The Farnham Decorative & Fine Arts Society met for their lecture on Tuesday 20 October at the Maltings in Farnham.
Chairman Peter Duffy and lecturer Dr Nicholas Watkins
Dr Watkins began his lecture with a ‘health warning’ referring to Francis Bacon and stating that there are vast ranges of art but that does not mean that you have to like all art, and that some of it deals with the more distressing side of life.
During the post-war decade Francis Bacon, Ben Nicholson and Graham Sutherland overcame the British inferiority complex and general apathy - if not downright hostility - to modern art and forged international reputations. However, there was little agreement as to what constituted a modern style. Nothing illustrates more graphically their vast differences of approach than the contrast between the styles - and the life styles - of Ben Nicholson (1894-1982) and the younger Francis Bacon (1909-1992); the former all lightness, rational, ordered, serene and contemplative; the latter all darkness, outrageously unconventional and violent. At the same time, Graham Sutherland's combination of surrealist fantasy and stark realism, apocalyptic themes and the quest for roots, appealed to a younger generation coming to terms with the violence, fragmentation and loss suffered during the war.
Photographic portraits illustrated the difference in style from Ben Nicholson’s sensitive self, reflected in a mirror with a vase beside him, to Francis Bacon standing between two meat carcasses, depicting mortality and violence.
Ben Nicholson worked in St Ives with his wife, Barbara Hepworth, and the St Ives Movement developed after the war.
By contrast, Dr Watkins described Bacon’s abused childhood, and the depravity he was exposed to in his adolescence when he was sent to experience the excesses of Berlin in the 1920s. He was also a homosexual at a time when this was prohibited.
A Picasso exhibition he saw in Paris was to change his life; he decided to become an artist, and through his art he attempted to exorcise his guilt and pain. Many of the pictures were disturbing, but Dr Watkins was able to express the meanings of many of the abstract pictures giving members a greater understanding of these complex artists.

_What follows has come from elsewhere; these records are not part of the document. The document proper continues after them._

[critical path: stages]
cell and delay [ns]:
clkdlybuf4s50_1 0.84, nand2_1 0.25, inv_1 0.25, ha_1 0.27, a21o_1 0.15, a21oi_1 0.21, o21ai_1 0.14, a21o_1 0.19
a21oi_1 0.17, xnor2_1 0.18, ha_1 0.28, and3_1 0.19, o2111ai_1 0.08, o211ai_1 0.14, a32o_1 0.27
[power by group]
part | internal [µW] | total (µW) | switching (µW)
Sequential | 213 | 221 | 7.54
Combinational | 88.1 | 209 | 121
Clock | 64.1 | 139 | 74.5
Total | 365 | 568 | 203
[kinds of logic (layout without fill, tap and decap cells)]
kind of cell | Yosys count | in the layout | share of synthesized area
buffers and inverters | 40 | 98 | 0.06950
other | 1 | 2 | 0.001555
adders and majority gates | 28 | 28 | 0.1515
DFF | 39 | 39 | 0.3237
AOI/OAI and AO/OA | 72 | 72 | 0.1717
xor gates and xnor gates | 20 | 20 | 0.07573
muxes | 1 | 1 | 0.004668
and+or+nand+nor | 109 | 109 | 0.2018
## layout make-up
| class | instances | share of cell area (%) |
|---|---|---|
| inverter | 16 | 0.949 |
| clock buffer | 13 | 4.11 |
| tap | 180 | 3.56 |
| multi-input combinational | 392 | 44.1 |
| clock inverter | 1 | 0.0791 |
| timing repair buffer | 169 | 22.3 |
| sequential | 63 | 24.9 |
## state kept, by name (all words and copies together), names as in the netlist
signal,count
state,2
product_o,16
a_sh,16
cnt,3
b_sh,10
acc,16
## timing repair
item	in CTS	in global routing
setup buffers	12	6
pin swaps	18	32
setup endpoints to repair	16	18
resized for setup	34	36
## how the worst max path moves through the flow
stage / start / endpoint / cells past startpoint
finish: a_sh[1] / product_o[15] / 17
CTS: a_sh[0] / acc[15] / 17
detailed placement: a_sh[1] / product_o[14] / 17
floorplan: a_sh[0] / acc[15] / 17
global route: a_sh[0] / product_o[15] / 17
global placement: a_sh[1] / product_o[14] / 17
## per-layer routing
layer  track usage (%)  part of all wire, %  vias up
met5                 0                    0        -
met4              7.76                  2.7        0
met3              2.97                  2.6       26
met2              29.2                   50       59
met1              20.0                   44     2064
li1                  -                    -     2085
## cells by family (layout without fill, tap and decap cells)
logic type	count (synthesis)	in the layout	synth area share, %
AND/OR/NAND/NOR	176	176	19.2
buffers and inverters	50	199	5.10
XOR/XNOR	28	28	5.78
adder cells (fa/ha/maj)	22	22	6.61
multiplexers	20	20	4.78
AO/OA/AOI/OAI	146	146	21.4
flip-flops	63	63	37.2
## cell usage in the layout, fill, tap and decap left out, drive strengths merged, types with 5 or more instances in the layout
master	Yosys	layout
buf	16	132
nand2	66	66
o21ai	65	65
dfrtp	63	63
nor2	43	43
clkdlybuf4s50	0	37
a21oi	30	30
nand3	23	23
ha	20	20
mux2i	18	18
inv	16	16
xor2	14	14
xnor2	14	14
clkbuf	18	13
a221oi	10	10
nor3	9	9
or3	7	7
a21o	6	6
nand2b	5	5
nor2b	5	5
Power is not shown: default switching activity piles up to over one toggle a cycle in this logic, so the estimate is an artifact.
--- src/rtl/pixel_pkg.sv ---
// Shared definitions for the frame pixel memory write path.
// Lane constants give the byte position of each colour inside a packed word.
package pixel_pkg;

    localparam int RGB_W  = 24;
    localparam int BYTE_W = 8;

    localparam int LANE_R = 2;
    localparam int LANE_G = 1;
    localparam int LANE_B = 0;

    typedef logic [2:0] state_t;

    localparam state_t IDLE  = 3'd0;
    localparam state_t CAP_R = 3'd1;
    localparam state_t CAP_G = 3'd2;
    localparam state_t CAP_B = 3'd3;
    localparam state_t WRITE = 3'd4;
    localparam state_t DONE  = 3'd5;

    function automatic logic [RGB_W-1:0] pack_rgb(
        input logic [BYTE_W-1:0] r,
        input logic [BYTE_W-1:0] g,
        input logic [BYTE_W-1:0] b
    );
        logic [RGB_W-1:0] w;
        w = '0;
        w[LANE_R*BYTE_W +: BYTE_W] = r;
        w[LANE_G*BYTE_W +: BYTE_W] = g;
        w[LANE_B*BYTE_W +: BYTE_W] = b;
        return w;
    endfunction

endpackage

--- src/rtl/pixel_writer.sv ---
// Packs an R,G,B byte stream into 24-bit words and writes one frame to memory,
// keeping a running sum of written words for comparison with the display side.
//
// state | meaning
// IDLE  | waiting for start, no frame loaded yet
// CAP_R | waiting for the red byte
// CAP_G | waiting for the green byte
// CAP_B | waiting for the blue byte, word is written on transfer
// WRITE | wren high for this one cycle, checksum accumulates
// DONE  | frame complete, address/data/checksum held until next start
module pixel_writer
    import pixel_pkg::*;
#(
    parameter int ADDR_W       = 11,
    parameter int FRAME_PIXELS = 2048,
    parameter int SUM_W        = 32
) (
    input  logic              CLOCK_50,
    input  logic              reset,
    input  logic              start,
    input  logic              byte_valid,
    input  logic [7:0]        byte_data,
    output logic              byte_ready,
    output logic              wren,
    output logic [ADDR_W-1:0] address,
    output logic [RGB_W-1:0]  data,
    output logic              busy,
    output logic              done,
    output logic [SUM_W-1:0]  checksum
);

    localparam logic [ADDR_W-1:0] LAST_ADDR = ADDR_W'(FRAME_PIXELS - 1);

    state_t     state;
    logic [7:0] r_byte;
    logic [7:0] g_byte;
    logic       xfer;

    always_comb begin
        byte_ready = (state == CAP_R) || (state == CAP_G) || (state == CAP_B);
    end

    assign xfer = byte_valid && byte_ready;

    always_ff @(posedge CLOCK_50) begin
        if (reset) begin
            state    <= IDLE;
            r_byte   <= '0;
            g_byte   <= '0;
            wren     <= 1'b0;
            address  <= '0;
            data     <= '0;
            busy     <= 1'b0;
            done     <= 1'b0;
            checksum <= '0;
        end else begin
            wren <= 1'b0;
            case (state)
                IDLE, DONE: begin
                    if (start) begin
                        state    <= CAP_R;
                        address  <= '0;
                        checksum <= '0;
                        done     <= 1'b0;
                        busy     <= 1'b1;
                    end
                end
                CAP_R: begin
                    if (xfer) begin
                        r_byte <= byte_data;
                        state  <= CAP_G;
                    end
                end
                CAP_G: begin
                    if (xfer) begin
                        g_byte <= byte_data;
                        state  <= CAP_B;
                    end
                end
                CAP_B: begin
                    if (xfer) begin
                        data  <= pack_rgb(r_byte, g_byte, byte_data);
                        wren  <= 1'b1;
                        state <= WRITE;
                    end
                end
                WRITE: begin
                    checksum <= checksum + SUM_W'(data);
                    // Address stops on the last word so DONE reports where the frame ended.
                    if (address == LAST_ADDR) begin
                        state <= DONE;
                        busy  <= 1'b0;
                        done  <= 1'b1;
                    end else begin
                        address <= address + ADDR_W'(1);
                        state   <= CAP_R;
                    end
                end
                default: state <= IDLE;
            endcase
        end
    end

endmodule

--- config.mk ---
export PLATFORM = sky130hd
export DESIGN_NAME = pixel_writer
export DESIGN_NICKNAME = d
export VERILOG_FILES = /design/src/rtl/pixel_pkg.sv /design/src/rtl/pixel_writer.sv
export SDC_FILE = /design/constraint.sdc
export NUM_CORES = 1
export LEC_CHECK = 0
export ABC_AREA = 0
export CAP_MARGIN = 10
export CORE_ASPECT_RATIO = 0.6
export CORE_MARGIN = 2
export CORE_UTILIZATION = 25
export CTS_CLUSTER_DIAMETER = 60
export DETAILED_ROUTE_END_ITERATION = 12
export GPL_ROUTABILITY_DRIVEN = 0
export PLACE_DENSITY = 0.45
export REMOVE_ABC_BUFFERS = 1
export SLEW_MARGIN = 25
export SYNTH_ARGS = -nofsm -noshare
export SYNTH_HDL_FRONTEND = slang
export SYNTH_SLANG_ARGS = --single-unit
--- constraint.sdc ---
create_clock -name CLOCK_50 -period 3.7 [get_ports CLOCK_50]
set_clock_uncertainty 0.05 [all_clocks]
set_input_delay 0.37 -clock CLOCK_50 [delete_from_list [all_inputs] [get_ports CLOCK_50]]
set_output_delay 0.37 -clock CLOCK_50 [all_outputs]
set_load 0.005 [all_outputs]
# --- After elaboration in Yosys (flattened, before gate mapping) ---
# Index checks and enable logic that the tools add are counted.
op_classes:
  reduce_logical: 14
  div_mod_pow: 0
  shift: 0
  addsub: 2
  eq_ne: 12
  n_lt_le_gt_ge: 0
  bitwise_logic: 1
  muxes: 18
  n_mul: 0
op_table:
  columns: ["cell", "n"]
  rows:
  - ["$pmux 32 s2", 1]
  - ["$add 32x24->32", 1]
  - ["$mux 32", 1]
  - ["$mux 11", 2]
  - ["$pmux 11 s2", 1]
  - ["$mux 3", 5]
  - ["$pmux 3 s5", 1]
  - ["$ne 2x2->1 const B", 6]
  - ["$add 11x1->11 const B", 1]
  - ["$eq 11x11->1 const B", 1]
  - ["$reduce_and 2->1", 4]
  - ["$eq 3x2->1 const B", 2]
  - ["$eq 3x3->1 const B", 2]
  - ["$reduce_and 3->1", 2]
  - ["$mux 1", 5]
  - ["$pmux 1 s2", 2]
  - ["$reduce_and 4->1", 1]
  - ["$reduce_or 2->1", 2]
  - ["$eq 3x1->1 const B", 1]
  - ["$logic_not 3->1", 1]
  - ["$logic_or 1x1->1", 2]
  - ["$reduce_bool 2->1", 1]
  - ["$logic_and 1x1->1", 1]
  - ["$not 1->1", 1]
totals:
  ramBits: 0
  mem_count: 0
  output_inout_bits: 71
  latch_bits: 0
  ff_bits: 89
  input_bits: 12
  rom_bits: 0

# --- Longest topological paths before layout ---
logic_depth:
  ltp_word: 6
  mapped_depth: 11
  depth_no_buf: 11

# --- Worst setup path after synthesis ---
# OpenSTA, ideal clock, no wires.
synth_timing:
  path_type: "register to register"
  from: "reg data[0]"
  to: "reg checksum[30]"
  arrival_time_ns: 2.514
  period_less_slack_ns: 2.626
  path_slack_ns: 1.074
  path_stages_with_launch: 12
  required_ns: 3.587
  path_buffers: 0
  path_cell_list: "dfxtp_1 ha_1 inv_1 fa_1 nand2b_1 a21oi_1 o211ai_1 o311ai_4 a2111oi_4 or2_4 or4b_1 nand3_1"
synth_via:
  elab_chain_len: 2
synth_lines:
  columns: ["item", "line", "text"]
  rows:
  - ["start, declared", "pixel_writer.sv:26", "output logic [RGB_W-1:0] data,"]
  - ["start signal, assigned", "pixel_writer.sv:82", "data <= pack_rgb(r_byte, g_byte, byte_data);"]
  - ["$add 32x24->32", "pixel_writer.sv:88", "checksum <= checksum + SUM_W'(data);"]
  - ["$pmux 32 s2", "pixel_writer.sv:58", "case (state)"]
  - ["end signal, assigned", "pixel_writer.sv:88", null]
  - ["end, declared", "pixel_writer.sv:29", "output logic [SUM_W-1:0] checksum"]
# No other way between the ends.
# A chain may end at the register's enable or synchronous reset.

# --- Final worst setup path ---
# Same ends and word-level chain as after synthesis.

==> flow_metrics.env <==
export IMPL_seq_area_frac_synth_pct=39.85
export IMPL_netlist_area_leader_share_pct=39.85
export IMPL_rr_worst_depth=11
export IMPL_nNetsFinal=665
export IMPL_worst_pin_slew_ns=0.8934
export IMPL_cts_setup_buffers=0
export IMPL_max_vdd_ir_drop_v=0.0001788
export IMPL_seqCellArea_um2=1782
export IMPL_synth_seq_cells=89
export IMPL_n_antenna_cell=0
export IMPL_setup_tns_ns=0
export IMPL_slowest_stage="or4b_1"
export IMPL_critPathMaxStageDelay_ns=0.46
export IMPL_clk_pin_slew_worst_paths_ns=0.07
export IMPL_crit_path_start_kind="flip-flop"
export IMPL_path_class="reg -> reg"
export IMPL_wl_met3_um=615
export IMPL_placed_cells=850
export IMPL_cts_buffer_depth=2
export IMPL_crit_start="data[0]$_SDFFE_PP0P_"
export IMPL_drt_iter0_drc=181
export IMPL_synth_cells=554
export IMPL_rows=37
export IMPL_dr_max_layer_used="met4"
export IMPL_yosysWarnings=0
export IMPL_wl_met1_um=7294
export IMPL_worstReg2RegEnd="checksum[30]$_SDFFE_PP0P_"
export IMPL_cap_violations=0
export IMPL_first_pass_iters=4
export IMPL_status="finished clean"
export IMPL_avgSynthCellArea_um2=8.070
export IMPL_die_w_um=176.6
export IMPL_critPathCapture="checksum[30]$_SDFFE_PP0P_"
export IMPL_path_cells="ha_1, inv_1, fa_1, nand2b_1, a21oi_1, o211ai_1, o311ai_4, a2111oi_4, or2_4, or4b_1, nand3_1"
export IMPL_clk_insertion_delay_late_ns=0.34
export IMPL_layout_cells_non_filler=866
export IMPL_setup_viol=0
export IMPL_finalWirelength_um=13340
export IMPL_r2r_slack_ns=0.78
export IMPL_core_um2=17310
export IMPL_htreeDepth=3
export IMPL_crit_path_end_kind="flip-flop"
export IMPL_antenna_found_initial=0
export IMPL_max_freq_mhz=342.6
export IMPL_path_max_fanout=5
export IMPL_vias_per_cell=4.706
export IMPL_pin_count=83
export IMPL_synth_area_leaders="dfxtp_1 40%, nand2_1 10%, a21oi_1 8.2%, ha_1 7.0%, nor2_1 3.4%"
export IMPL_wl_met2_um=5244
export IMPL_period_share_pct=78.89
export IMPL_r2r_start="data[0]$_SDFFE_PP0P_"
export IMPL_hp_class="reg -> reg"
export IMPL_synth_area_um2=4471
export IMPL_cts_hold_buf=0
export IMPL_fin_crit_ns=2.919
export IMPL_fillers=1837
export IMPL_drc=0
export IMPL_drive_gt1_share_pct=5.696
export IMPL_max_slew_margin_rel_pct=39.98
export IMPL_synthFlopType="dfxtp_1"
export IMPL_dieArea_um2=19000
export IMPL_finalHoldViolCount=0
export IMPL_grt_ovfl_total=0
export IMPL_grt_max_degree=34
export IMPL_die_y_um=107.6
export IMPL_syn_to_final_growth_pct=29.83
export IMPL_cts_tree="built"
export IMPL_root_buffer="clkbuf_16"
export IMPL_synth_cell_types=59
export IMPL_async_flop_share_pct=0
export IMPL_hp_start="g_byte[7]$_SDFFE_PP0P_"
export IMPL_place_hpwl_um=10040
export IMPL_ant_nets=0
export IMPL_routedWlPerCell_um=15.40
export IMPL_total_leakage_power_nw=2.148
export IMPL_cp_required_ns=3.93
export IMPL_post_cts_resized=0
export IMPL_drv_slew=0
export IMPL_track_usage_pct=14.42
export IMPL_cp_data_arrival_time_ns=3.15
export IMPL_rsz0062_at_grt="false"
export IMPL_synth_edf_count=0
export IMPL_grt_pass1_vias=3844
export IMPL_powerDensity_nw_per_um2=339.0
export IMPL_cts_sinks=89
export IMPL_total_power_mw=1.968
export IMPL_io_buffers=82
export IMPL_vias=4075
export IMPL_numCtsBuffers=9
export IMPL_synth_area_leader_cell="dfxtp_1"
export IMPL_grt_pass1_wl_um=21220
export IMPL_initial_core_util_pct=25.82
export IMPL_multi_input_area_um2=2560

Graham Sutherland (1903-1980) became a Catholic and his picture of the Crucifixion at St Matthews in Northampton is powerful. He visited bomb sites and shelters during the Blitz, producing hundreds of watercolors and drawings, and managing to convey the devastation and horror of the war. He also did a portrait of Somerset Maugham on a bar stool and one of Winston Churchill from a high view point, although Lady Churchill disliked this and subsequently had it destroyed.
The lecture closely examined the main themes, influences and impact of this outstandingly talented generation of painters.